Speaking of "Flathub prioritizes getting things to Just Work™ over sandboxing, but Flatpak is dead-set against making CLI integration Just Work™", I just added --file-forwarding support to my command-line launcher wrapper generator proof of concept.

That means no more need to whitelist folders for applications that were using the file-chooser portal but still needed the exception for use on the command line. (Assuming, of course, that the file has no external dependencies. I use it for Firefox and Ungoogled Chromium, but I tend to make HTML-only saves of retro-programming reference material for quick offline access or use cmark as an offline analogue to grip for rendering Markdown... but that's no different than how it is with the file chooser portal.)
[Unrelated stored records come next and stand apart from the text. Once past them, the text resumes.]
File: config.mk
export PLATFORM = sky130hd
export DESIGN_NAME = dual_port_ram_ecc
export DESIGN_NICKNAME = d
export VERILOG_FILES = /design/src/dpram_pkg.sv /design/src/dual_port_ram_ecc.sv
export SDC_FILE = /design/constraint.sdc
export NUM_CORES = 1
export LEC_CHECK = 0
export BUFFER_PORTS_ARGS = -buffer_cell sky130_fd_sc_hd__buf_2
export CAP_MARGIN = 25
export CORE_AREA = 2 2 231 324
export CTS_BUF_LIST = sky130_fd_sc_hd__clkbuf_8
export DETAILED_ROUTE_END_ITERATION = 7
export DIE_AREA = 0 0 233 326
export GPL_TIMING_DRIVEN = 0
export HOLD_SLACK_MARGIN = 0.02
export PLACE_DENSITY = 0.61
export RECOVER_POWER = 100
export SYNTH_ARGS = -nofsm -noshare
export SYNTH_HDL_FRONTEND = slang
export SYNTH_SLANG_ARGS = --single-unit
File: constraint.sdc
create_clock -name clk_sys_in -period 4 [get_ports clk_sys_in]
set_input_delay 0.4 -clock clk_sys_in [delete_from_list [all_inputs] [get_ports clk_sys_in]]
set_output_delay 0.4 -clock clk_sys_in [all_outputs]
set_load 0.05 [all_outputs]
(You run it whenever you install something new and it creates a bunch of wrappers in ~/.local/bin/flatpak (add that to your PATH) named after the internal commands (firefox, not org.mozilla.firefox).)

It's not perfect (see the list of caveats in the file), but I daily-drive it pretty happily and none of the problems are unfixable... they just require rewriting in something other than shell script and implementing a more involved solution. (eg. The developer of Flatseal chose to actually name the binary com.github.tchx84.Flatseal so you get that rather than flatseal. Thankfully, I've got Ctrl+Up bound to filtered command history so I can just type com.<Ctrl+Up> instead of using Tab completion.)

In fact, I think the only wart I've noticed with this new version of the wrapper generator is the lack of manpages for things like MPV.

Funny how all the informative posts got 1 or 2 likes. but all of dekernel bug77 got about 20 likes.

People sure don't like that perpetually high guy, who literally is on here only to help and spread knowledge. But the fake trolls/accounts are not concerned with that. Only to shift the narrative (ermehrgerd, Ubuntu LTS bad)

Not fooling anyone. We can all make a fake account Sonadow and the rest of the Phoronix trolls. Michael should do a better job of running this forum, but I know he's busy. So I'll do it for him. Free of charge.

edit: Might as well make this post useful. Thank you again, ssokolow. Worked a damn charm and took two seconds.

Haters on suicide watch. Perpetually High wins again. Oh no.

Maybe people are just annoyed by the dislikable attitude and not about the factual stuff you write?

Maybe I don't care what you and *maybe* 10 other people that I've never met, or have any idea who they are or if they're even real that lack *any* sense humor or joy in their lives? Ever think about that?

What's also funny, the most vocal (you guys) provide nothing to the forums. Just a bunch of nonsense.

Guy's account was made post-COVID. Tells you everything you need to know.

This discussion made my day: The dude called "perpetually high" tries to update Flatpak on Ubuntu. Priceless.